• _Brief_:
Return the listing word for word, as given.

• _Study material_:
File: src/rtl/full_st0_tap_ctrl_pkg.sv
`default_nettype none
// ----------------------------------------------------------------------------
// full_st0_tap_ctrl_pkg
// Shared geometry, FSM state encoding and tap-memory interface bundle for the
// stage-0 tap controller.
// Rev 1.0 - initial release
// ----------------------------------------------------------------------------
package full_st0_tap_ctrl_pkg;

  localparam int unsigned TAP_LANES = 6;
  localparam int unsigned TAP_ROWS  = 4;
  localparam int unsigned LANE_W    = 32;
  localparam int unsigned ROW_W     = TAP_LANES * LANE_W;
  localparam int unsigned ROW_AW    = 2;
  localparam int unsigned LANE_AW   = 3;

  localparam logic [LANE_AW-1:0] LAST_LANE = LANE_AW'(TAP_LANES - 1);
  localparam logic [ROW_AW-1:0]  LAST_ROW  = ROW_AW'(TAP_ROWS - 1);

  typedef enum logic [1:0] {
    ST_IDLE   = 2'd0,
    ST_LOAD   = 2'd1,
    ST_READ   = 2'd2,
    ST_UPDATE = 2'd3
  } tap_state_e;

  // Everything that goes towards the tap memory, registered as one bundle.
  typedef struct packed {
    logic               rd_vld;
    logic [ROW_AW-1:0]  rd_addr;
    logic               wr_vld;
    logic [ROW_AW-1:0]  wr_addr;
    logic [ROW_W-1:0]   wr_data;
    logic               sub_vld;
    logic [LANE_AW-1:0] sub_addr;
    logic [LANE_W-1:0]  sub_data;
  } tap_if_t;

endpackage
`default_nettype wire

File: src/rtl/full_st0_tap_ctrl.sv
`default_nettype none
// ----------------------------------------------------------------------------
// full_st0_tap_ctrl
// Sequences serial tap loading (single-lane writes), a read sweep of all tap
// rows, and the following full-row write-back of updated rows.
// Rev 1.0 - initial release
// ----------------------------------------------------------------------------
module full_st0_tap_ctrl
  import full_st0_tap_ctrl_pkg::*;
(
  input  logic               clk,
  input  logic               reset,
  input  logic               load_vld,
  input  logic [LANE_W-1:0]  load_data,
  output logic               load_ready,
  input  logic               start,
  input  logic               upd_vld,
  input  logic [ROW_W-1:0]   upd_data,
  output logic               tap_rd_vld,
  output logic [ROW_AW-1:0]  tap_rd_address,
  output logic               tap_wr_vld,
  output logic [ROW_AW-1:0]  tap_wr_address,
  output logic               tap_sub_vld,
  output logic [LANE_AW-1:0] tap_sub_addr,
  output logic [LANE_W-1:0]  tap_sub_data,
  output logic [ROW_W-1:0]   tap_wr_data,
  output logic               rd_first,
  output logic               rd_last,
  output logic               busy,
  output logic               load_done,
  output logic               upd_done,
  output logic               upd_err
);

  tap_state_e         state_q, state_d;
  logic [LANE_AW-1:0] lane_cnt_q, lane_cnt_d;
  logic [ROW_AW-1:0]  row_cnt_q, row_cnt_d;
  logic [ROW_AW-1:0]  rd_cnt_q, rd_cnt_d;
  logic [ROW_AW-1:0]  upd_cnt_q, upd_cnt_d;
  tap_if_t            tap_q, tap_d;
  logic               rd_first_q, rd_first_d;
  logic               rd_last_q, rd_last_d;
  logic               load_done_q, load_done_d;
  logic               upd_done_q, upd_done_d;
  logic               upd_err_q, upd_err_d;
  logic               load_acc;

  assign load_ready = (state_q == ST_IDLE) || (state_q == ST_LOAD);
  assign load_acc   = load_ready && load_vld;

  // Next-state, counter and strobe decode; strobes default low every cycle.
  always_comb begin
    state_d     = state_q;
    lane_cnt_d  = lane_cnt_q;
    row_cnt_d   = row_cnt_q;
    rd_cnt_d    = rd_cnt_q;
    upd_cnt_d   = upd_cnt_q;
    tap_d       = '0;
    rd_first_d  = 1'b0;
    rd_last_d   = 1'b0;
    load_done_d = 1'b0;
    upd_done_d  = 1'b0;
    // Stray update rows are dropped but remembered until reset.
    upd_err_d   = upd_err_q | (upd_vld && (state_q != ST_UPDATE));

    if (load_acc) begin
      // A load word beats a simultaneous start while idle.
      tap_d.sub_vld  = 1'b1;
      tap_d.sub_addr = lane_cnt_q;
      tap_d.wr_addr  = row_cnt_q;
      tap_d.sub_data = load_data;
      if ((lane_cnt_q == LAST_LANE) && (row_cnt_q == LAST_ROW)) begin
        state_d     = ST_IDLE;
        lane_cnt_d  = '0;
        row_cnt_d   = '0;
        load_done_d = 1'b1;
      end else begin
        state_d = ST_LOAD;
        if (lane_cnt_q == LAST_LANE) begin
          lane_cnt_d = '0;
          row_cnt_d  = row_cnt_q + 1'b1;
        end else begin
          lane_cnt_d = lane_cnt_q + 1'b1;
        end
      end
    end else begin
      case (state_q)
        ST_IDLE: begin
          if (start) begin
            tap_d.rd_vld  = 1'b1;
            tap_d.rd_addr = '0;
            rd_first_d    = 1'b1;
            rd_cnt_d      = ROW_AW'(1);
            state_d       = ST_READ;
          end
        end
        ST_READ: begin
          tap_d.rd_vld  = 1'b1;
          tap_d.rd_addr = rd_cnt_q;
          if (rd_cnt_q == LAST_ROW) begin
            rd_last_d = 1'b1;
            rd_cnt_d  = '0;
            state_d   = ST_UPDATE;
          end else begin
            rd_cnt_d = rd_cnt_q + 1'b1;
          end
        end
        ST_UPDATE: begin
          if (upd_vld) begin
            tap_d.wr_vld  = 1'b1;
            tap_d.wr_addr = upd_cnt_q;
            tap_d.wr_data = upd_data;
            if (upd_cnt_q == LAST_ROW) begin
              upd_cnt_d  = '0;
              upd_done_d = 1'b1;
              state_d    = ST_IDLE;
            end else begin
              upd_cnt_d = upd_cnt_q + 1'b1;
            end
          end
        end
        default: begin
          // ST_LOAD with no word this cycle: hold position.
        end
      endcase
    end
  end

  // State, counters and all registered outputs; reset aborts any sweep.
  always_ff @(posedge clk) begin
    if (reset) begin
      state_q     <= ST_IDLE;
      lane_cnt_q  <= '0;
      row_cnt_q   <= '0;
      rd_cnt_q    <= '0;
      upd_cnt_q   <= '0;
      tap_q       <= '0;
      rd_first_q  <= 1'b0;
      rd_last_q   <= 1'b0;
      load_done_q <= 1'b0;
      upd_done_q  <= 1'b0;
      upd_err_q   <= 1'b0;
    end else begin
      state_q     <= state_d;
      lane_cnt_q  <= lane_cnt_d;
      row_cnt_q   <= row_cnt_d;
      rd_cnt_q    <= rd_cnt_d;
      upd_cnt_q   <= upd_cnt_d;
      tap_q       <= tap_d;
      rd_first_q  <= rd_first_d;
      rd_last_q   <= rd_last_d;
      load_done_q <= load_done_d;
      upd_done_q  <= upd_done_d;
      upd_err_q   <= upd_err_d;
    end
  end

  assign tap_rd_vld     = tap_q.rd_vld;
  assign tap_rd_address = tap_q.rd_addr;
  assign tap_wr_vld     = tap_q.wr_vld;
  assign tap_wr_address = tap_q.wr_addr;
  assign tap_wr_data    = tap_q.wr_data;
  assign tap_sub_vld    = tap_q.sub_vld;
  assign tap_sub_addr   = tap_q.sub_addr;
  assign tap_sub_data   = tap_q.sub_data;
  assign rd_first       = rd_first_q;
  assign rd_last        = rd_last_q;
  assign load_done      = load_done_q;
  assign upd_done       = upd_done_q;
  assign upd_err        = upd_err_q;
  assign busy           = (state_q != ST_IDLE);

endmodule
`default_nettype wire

• _Problem solution_:
File: src/rtl/full_st0_tap_ctrl_pkg.sv
`default_nettype none
// ----------------------------------------------------------------------------
// full_st0_tap_ctrl_pkg
// Shared geometry, FSM state encoding and tap-memory interface bundle for the
// stage-0 tap controller.
// Rev 1.0 - initial release
// ----------------------------------------------------------------------------
package full_st0_tap_ctrl_pkg;

  localparam int unsigned TAP_LANES = 6;
  localparam int unsigned TAP_ROWS  = 4;
  localparam int unsigned LANE_W    = 32;
  localparam int unsigned ROW_W     = TAP_LANES * LANE_W;
  localparam int unsigned ROW_AW    = 2;
  localparam int unsigned LANE_AW   = 3;

  localparam logic [LANE_AW-1:0] LAST_LANE = LANE_AW'(TAP_LANES - 1);
  localparam logic [ROW_AW-1:0]  LAST_ROW  = ROW_AW'(TAP_ROWS - 1);

  typedef enum logic [1:0] {
    ST_IDLE   = 2'd0,
    ST_LOAD   = 2'd1,
    ST_READ   = 2'd2,
    ST_UPDATE = 2'd3
  } tap_state_e;

  // Everything that goes towards the tap memory, registered as one bundle.
  typedef struct packed {
    logic               rd_vld;
    logic [ROW_AW-1:0]  rd_addr;
    logic               wr_vld;
    logic [ROW_AW-1:0]  wr_addr;
    logic [ROW_W-1:0]   wr_data;
    logic               sub_vld;
    logic [LANE_AW-1:0] sub_addr;
    logic [LANE_W-1:0]  sub_data;
  } tap_if_t;

endpackage
`default_nettype wire

File: src/rtl/full_st0_tap_ctrl.sv
`default_nettype none
// ----------------------------------------------------------------------------
// full_st0_tap_ctrl
// Sequences serial tap loading (single-lane writes), a read sweep of all tap
// rows, and the following full-row write-back of updated rows.
// Rev 1.0 - initial release
// ----------------------------------------------------------------------------
module full_st0_tap_ctrl
  import full_st0_tap_ctrl_pkg::*;
(
  input  logic               clk,
  input  logic               reset,
  input  logic               load_vld,
  input  logic [LANE_W-1:0]  load_data,
  output logic               load_ready,
  input  logic               start,
  input  logic               upd_vld,
  input  logic [ROW_W-1:0]   upd_data,
  output logic               tap_rd_vld,
  output logic [ROW_AW-1:0]  tap_rd_address,
  output logic               tap_wr_vld,
  output logic [ROW_AW-1:0]  tap_wr_address,
  output logic               tap_sub_vld,
  output logic [LANE_AW-1:0] tap_sub_addr,
  output logic [LANE_W-1:0]  tap_sub_data,
  output logic [ROW_W-1:0]   tap_wr_data,
  output logic               rd_first,
  output logic               rd_last,
  output logic               busy,
  output logic               load_done,
  output logic               upd_done,
  output logic               upd_err
);

  tap_state_e         state_q, state_d;
  logic [LANE_AW-1:0] lane_cnt_q, lane_cnt_d;
  logic [ROW_AW-1:0]  row_cnt_q, row_cnt_d;
  logic [ROW_AW-1:0]  rd_cnt_q, rd_cnt_d;
  logic [ROW_AW-1:0]  upd_cnt_q, upd_cnt_d;
  tap_if_t            tap_q, tap_d;
  logic               rd_first_q, rd_first_d;
  logic               rd_last_q, rd_last_d;
  logic               load_done_q, load_done_d;
  logic               upd_done_q, upd_done_d;
  logic               upd_err_q, upd_err_d;
  logic               load_acc;

  assign load_ready = (state_q == ST_IDLE) || (state_q == ST_LOAD);
  assign load_acc   = load_ready && load_vld;

  // Next-state, counter and strobe decode; strobes default low every cycle.
  always_comb begin
    state_d     = state_q;
    lane_cnt_d  = lane_cnt_q;
    row_cnt_d   = row_cnt_q;
    rd_cnt_d    = rd_cnt_q;
    upd_cnt_d   = upd_cnt_q;
    tap_d       = '0;
    rd_first_d  = 1'b0;
    rd_last_d   = 1'b0;
    load_done_d = 1'b0;
    upd_done_d  = 1'b0;
    // Stray update rows are dropped but remembered until reset.
    upd_err_d   = upd_err_q | (upd_vld && (state_q != ST_UPDATE));

    if (load_acc) begin
      // A load word beats a simultaneous start while idle.
      tap_d.sub_vld  = 1'b1;
      tap_d.sub_addr = lane_cnt_q;
      tap_d.wr_addr  = row_cnt_q;
      tap_d.sub_data = load_data;
      if ((lane_cnt_q == LAST_LANE) && (row_cnt_q == LAST_ROW)) begin
        state_d     = ST_IDLE;
        lane_cnt_d  = '0;
        row_cnt_d   = '0;
        load_done_d = 1'b1;
      end else begin
        state_d = ST_LOAD;
        if (lane_cnt_q == LAST_LANE) begin
          lane_cnt_d = '0;
          row_cnt_d  = row_cnt_q + 1'b1;
        end else begin
          lane_cnt_d = lane_cnt_q + 1'b1;
        end
      end
    end else begin
      case (state_q)
        ST_IDLE: begin
          if (start) begin
            tap_d.rd_vld  = 1'b1;
            tap_d.rd_addr = '0;
            rd_first_d    = 1'b1;
            rd_cnt_d      = ROW_AW'(1);
            state_d       = ST_READ;
          end
        end
        ST_READ: begin
          tap_d.rd_vld  = 1'b1;
          tap_d.rd_addr = rd_cnt_q;
          if (rd_cnt_q == LAST_ROW) begin
            rd_last_d = 1'b1;
            rd_cnt_d  = '0;
            state_d   = ST_UPDATE;
          end else begin
            rd_cnt_d = rd_cnt_q + 1'b1;
          end
        end
        ST_UPDATE: begin
          if (upd_vld) begin
            tap_d.wr_vld  = 1'b1;
            tap_d.wr_addr = upd_cnt_q;
            tap_d.wr_data = upd_data;
            if (upd_cnt_q == LAST_ROW) begin
              upd_cnt_d  = '0;
              upd_done_d = 1'b1;
              state_d    = ST_IDLE;
            end else begin
              upd_cnt_d = upd_cnt_q + 1'b1;
            end
          end
        end
        default: begin
          // ST_LOAD with no word this cycle: hold position.
        end
      endcase
    end
  end

  // State, counters and all registered outputs; reset aborts any sweep.
  always_ff @(posedge clk) begin
    if (reset) begin
      state_q     <= ST_IDLE;
      lane_cnt_q  <= '0;
      row_cnt_q   <= '0;
      rd_cnt_q    <= '0;
      upd_cnt_q   <= '0;
      tap_q       <= '0;
      rd_first_q  <= 1'b0;
      rd_last_q   <= 1'b0;
      load_done_q <= 1'b0;
      upd_done_q  <= 1'b0;
      upd_err_q   <= 1'b0;
    end else begin
      state_q     <= state_d;
      lane_cnt_q  <= lane_cnt_d;
      row_cnt_q   <= row_cnt_d;
      rd_cnt_q    <= rd_cnt_d;
      upd_cnt_q   <= upd_cnt_d;
      tap_q       <= tap_d;
      rd_first_q  <= rd_first_d;
      rd_last_q   <= rd_last_d;
      load_done_q <= load_done_d;
      upd_done_q  <= upd_done_d;
      upd_err_q   <= upd_err_d;
    end
  end

  assign tap_rd_vld     = tap_q.rd_vld;
  assign tap_rd_address = tap_q.rd_addr;
  assign tap_wr_vld     = tap_q.wr_vld;
  assign tap_wr_address = tap_q.wr_addr;
  assign tap_wr_data    = tap_q.wr_data;
  assign tap_sub_vld    = tap_q.sub_vld;
  assign tap_sub_addr   = tap_q.sub_addr;
  assign tap_sub_data   = tap_q.sub_data;
  assign rd_first       = rd_first_q;
  assign rd_last        = rd_last_q;
  assign load_done      = load_done_q;
  assign upd_done       = upd_done_q;
  assign upd_err        = upd_err_q;
  assign busy           = (state_q != ST_IDLE);

endmodule
`default_nettype wire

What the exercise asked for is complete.